▶ _Data supplied_:
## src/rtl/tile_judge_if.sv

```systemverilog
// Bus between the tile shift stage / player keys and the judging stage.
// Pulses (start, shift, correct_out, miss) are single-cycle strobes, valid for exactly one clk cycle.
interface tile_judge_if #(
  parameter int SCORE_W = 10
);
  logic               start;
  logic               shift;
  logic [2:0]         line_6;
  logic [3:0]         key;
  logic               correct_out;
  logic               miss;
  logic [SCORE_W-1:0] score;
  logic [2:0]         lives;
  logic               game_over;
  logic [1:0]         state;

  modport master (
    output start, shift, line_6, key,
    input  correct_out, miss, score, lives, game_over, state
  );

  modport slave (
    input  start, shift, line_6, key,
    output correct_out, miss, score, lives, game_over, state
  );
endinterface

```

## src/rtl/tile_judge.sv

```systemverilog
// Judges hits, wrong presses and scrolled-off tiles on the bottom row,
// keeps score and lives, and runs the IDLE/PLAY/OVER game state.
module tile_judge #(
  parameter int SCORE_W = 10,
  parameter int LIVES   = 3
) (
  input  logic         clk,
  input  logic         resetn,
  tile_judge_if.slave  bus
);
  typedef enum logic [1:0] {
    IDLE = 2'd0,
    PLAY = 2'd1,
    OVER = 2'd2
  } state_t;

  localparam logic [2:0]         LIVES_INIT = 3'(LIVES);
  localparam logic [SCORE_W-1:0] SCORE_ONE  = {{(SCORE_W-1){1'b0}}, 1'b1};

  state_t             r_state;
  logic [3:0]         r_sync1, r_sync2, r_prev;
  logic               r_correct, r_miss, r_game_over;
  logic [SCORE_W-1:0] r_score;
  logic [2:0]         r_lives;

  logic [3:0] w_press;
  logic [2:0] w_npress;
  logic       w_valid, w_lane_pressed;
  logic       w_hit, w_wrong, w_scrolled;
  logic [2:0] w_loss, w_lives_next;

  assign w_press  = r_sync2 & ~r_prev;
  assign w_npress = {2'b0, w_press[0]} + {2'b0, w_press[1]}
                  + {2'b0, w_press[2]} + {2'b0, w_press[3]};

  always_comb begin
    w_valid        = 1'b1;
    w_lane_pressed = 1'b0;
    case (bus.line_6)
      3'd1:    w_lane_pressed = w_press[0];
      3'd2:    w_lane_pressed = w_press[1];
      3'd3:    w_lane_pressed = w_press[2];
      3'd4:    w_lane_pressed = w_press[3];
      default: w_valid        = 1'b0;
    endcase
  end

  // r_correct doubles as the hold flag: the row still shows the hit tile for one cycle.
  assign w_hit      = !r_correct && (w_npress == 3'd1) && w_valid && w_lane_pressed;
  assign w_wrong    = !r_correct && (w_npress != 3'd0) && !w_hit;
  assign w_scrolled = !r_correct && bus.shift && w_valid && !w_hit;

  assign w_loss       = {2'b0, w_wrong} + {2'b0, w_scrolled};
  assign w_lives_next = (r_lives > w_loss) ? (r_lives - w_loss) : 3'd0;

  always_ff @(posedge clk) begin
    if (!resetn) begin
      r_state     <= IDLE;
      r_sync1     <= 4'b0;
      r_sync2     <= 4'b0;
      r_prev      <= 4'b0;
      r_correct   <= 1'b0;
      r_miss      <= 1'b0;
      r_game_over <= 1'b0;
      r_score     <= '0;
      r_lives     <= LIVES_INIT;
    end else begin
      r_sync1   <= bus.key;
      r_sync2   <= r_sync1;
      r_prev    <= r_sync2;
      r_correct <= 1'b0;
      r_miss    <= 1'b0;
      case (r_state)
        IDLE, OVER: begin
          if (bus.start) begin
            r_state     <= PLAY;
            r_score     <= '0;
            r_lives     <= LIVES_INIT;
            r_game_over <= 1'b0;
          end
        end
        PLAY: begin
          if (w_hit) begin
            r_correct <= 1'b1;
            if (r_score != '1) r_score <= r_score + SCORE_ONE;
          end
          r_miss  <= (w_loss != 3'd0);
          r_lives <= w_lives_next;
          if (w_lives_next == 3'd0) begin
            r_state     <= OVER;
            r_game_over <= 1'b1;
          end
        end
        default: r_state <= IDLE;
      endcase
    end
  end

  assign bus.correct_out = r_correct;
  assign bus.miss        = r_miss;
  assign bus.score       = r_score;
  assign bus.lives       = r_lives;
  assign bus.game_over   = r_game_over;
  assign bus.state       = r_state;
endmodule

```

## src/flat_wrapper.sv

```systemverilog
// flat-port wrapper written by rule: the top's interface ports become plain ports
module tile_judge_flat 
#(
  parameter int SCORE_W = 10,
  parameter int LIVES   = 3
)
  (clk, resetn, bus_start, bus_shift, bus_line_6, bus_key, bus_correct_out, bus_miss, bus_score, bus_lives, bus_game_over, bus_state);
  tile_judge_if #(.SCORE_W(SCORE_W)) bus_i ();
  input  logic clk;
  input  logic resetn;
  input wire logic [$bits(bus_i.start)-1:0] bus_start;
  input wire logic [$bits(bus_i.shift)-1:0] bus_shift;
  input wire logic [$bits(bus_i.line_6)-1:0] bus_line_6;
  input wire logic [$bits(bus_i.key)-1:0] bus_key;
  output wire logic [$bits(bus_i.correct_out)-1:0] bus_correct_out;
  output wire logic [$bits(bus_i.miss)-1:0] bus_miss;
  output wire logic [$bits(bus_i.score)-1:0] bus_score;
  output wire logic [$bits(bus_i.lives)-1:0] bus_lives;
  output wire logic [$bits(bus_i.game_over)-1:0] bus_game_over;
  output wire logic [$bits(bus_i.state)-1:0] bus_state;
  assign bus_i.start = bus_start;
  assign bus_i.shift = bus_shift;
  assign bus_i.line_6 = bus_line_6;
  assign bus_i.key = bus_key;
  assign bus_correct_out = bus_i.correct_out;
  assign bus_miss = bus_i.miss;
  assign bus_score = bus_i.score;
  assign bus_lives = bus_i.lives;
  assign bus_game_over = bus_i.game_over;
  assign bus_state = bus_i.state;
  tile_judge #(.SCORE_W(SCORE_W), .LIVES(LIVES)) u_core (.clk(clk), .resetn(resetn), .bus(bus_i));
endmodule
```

▶ _Exercise_:
Give back every line of the data exactly as it was written.

▶ _Task output_:
## src/rtl/tile_judge_if.sv

```systemverilog
// Bus between the tile shift stage / player keys and the judging stage.
// Pulses (start, shift, correct_out, miss) are single-cycle strobes, valid for exactly one clk cycle.
interface tile_judge_if #(
  parameter int SCORE_W = 10
);
  logic               start;
  logic               shift;
  logic [2:0]         line_6;
  logic [3:0]         key;
  logic               correct_out;
  logic               miss;
  logic [SCORE_W-1:0] score;
  logic [2:0]         lives;
  logic               game_over;
  logic [1:0]         state;

  modport master (
    output start, shift, line_6, key,
    input  correct_out, miss, score, lives, game_over, state
  );

  modport slave (
    input  start, shift, line_6, key,
    output correct_out, miss, score, lives, game_over, state
  );
endinterface

```

## src/rtl/tile_judge.sv

```systemverilog
// Judges hits, wrong presses and scrolled-off tiles on the bottom row,
// keeps score and lives, and runs the IDLE/PLAY/OVER game state.
module tile_judge #(
  parameter int SCORE_W = 10,
  parameter int LIVES   = 3
) (
  input  logic         clk,
  input  logic         resetn,
  tile_judge_if.slave  bus
);
  typedef enum logic [1:0] {
    IDLE = 2'd0,
    PLAY = 2'd1,
    OVER = 2'd2
  } state_t;

  localparam logic [2:0]         LIVES_INIT = 3'(LIVES);
  localparam logic [SCORE_W-1:0] SCORE_ONE  = {{(SCORE_W-1){1'b0}}, 1'b1};

  state_t             r_state;
  logic [3:0]         r_sync1, r_sync2, r_prev;
  logic               r_correct, r_miss, r_game_over;
  logic [SCORE_W-1:0] r_score;
  logic [2:0]         r_lives;

  logic [3:0] w_press;
  logic [2:0] w_npress;
  logic       w_valid, w_lane_pressed;
  logic       w_hit, w_wrong, w_scrolled;
  logic [2:0] w_loss, w_lives_next;

  assign w_press  = r_sync2 & ~r_prev;
  assign w_npress = {2'b0, w_press[0]} + {2'b0, w_press[1]}
                  + {2'b0, w_press[2]} + {2'b0, w_press[3]};

  always_comb begin
    w_valid        = 1'b1;
    w_lane_pressed = 1'b0;
    case (bus.line_6)
      3'd1:    w_lane_pressed = w_press[0];
      3'd2:    w_lane_pressed = w_press[1];
      3'd3:    w_lane_pressed = w_press[2];
      3'd4:    w_lane_pressed = w_press[3];
      default: w_valid        = 1'b0;
    endcase
  end

  // r_correct doubles as the hold flag: the row still shows the hit tile for one cycle.
  assign w_hit      = !r_correct && (w_npress == 3'd1) && w_valid && w_lane_pressed;
  assign w_wrong    = !r_correct && (w_npress != 3'd0) && !w_hit;
  assign w_scrolled = !r_correct && bus.shift && w_valid && !w_hit;

  assign w_loss       = {2'b0, w_wrong} + {2'b0, w_scrolled};
  assign w_lives_next = (r_lives > w_loss) ? (r_lives - w_loss) : 3'd0;

  always_ff @(posedge clk) begin
    if (!resetn) begin
      r_state     <= IDLE;
      r_sync1     <= 4'b0;
      r_sync2     <= 4'b0;
      r_prev      <= 4'b0;
      r_correct   <= 1'b0;
      r_miss      <= 1'b0;
      r_game_over <= 1'b0;
      r_score     <= '0;
      r_lives     <= LIVES_INIT;
    end else begin
      r_sync1   <= bus.key;
      r_sync2   <= r_sync1;
      r_prev    <= r_sync2;
      r_correct <= 1'b0;
      r_miss    <= 1'b0;
      case (r_state)
        IDLE, OVER: begin
          if (bus.start) begin
            r_state     <= PLAY;
            r_score     <= '0;
            r_lives     <= LIVES_INIT;
            r_game_over <= 1'b0;
          end
        end
        PLAY: begin
          if (w_hit) begin
            r_correct <= 1'b1;
            if (r_score != '1) r_score <= r_score + SCORE_ONE;
          end
          r_miss  <= (w_loss != 3'd0);
          r_lives <= w_lives_next;
          if (w_lives_next == 3'd0) begin
            r_state     <= OVER;
            r_game_over <= 1'b1;
          end
        end
        default: r_state <= IDLE;
      endcase
    end
  end

  assign bus.correct_out = r_correct;
  assign bus.miss        = r_miss;
  assign bus.score       = r_score;
  assign bus.lives       = r_lives;
  assign bus.game_over   = r_game_over;
  assign bus.state       = r_state;
endmodule

```

## src/flat_wrapper.sv

```systemverilog
// flat-port wrapper written by rule: the top's interface ports become plain ports
module tile_judge_flat 
#(
  parameter int SCORE_W = 10,
  parameter int LIVES   = 3
)
  (clk, resetn, bus_start, bus_shift, bus_line_6, bus_key, bus_correct_out, bus_miss, bus_score, bus_lives, bus_game_over, bus_state);
  tile_judge_if #(.SCORE_W(SCORE_W)) bus_i ();
  input  logic clk;
  input  logic resetn;
  input wire logic [$bits(bus_i.start)-1:0] bus_start;
  input wire logic [$bits(bus_i.shift)-1:0] bus_shift;
  input wire logic [$bits(bus_i.line_6)-1:0] bus_line_6;
  input wire logic [$bits(bus_i.key)-1:0] bus_key;
  output wire logic [$bits(bus_i.correct_out)-1:0] bus_correct_out;
  output wire logic [$bits(bus_i.miss)-1:0] bus_miss;
  output wire logic [$bits(bus_i.score)-1:0] bus_score;
  output wire logic [$bits(bus_i.lives)-1:0] bus_lives;
  output wire logic [$bits(bus_i.game_over)-1:0] bus_game_over;
  output wire logic [$bits(bus_i.state)-1:0] bus_state;
  assign bus_i.start = bus_start;
  assign bus_i.shift = bus_shift;
  assign bus_i.line_6 = bus_line_6;
  assign bus_i.key = bus_key;
  assign bus_correct_out = bus_i.correct_out;
  assign bus_miss = bus_i.miss;
  assign bus_score = bus_i.score;
  assign bus_lives = bus_i.lives;
  assign bus_game_over = bus_i.game_over;
  assign bus_state = bus_i.state;
  tile_judge #(.SCORE_W(SCORE_W), .LIVES(LIVES)) u_core (.clk(clk), .resetn(resetn), .bus(bus_i));
endmodule
```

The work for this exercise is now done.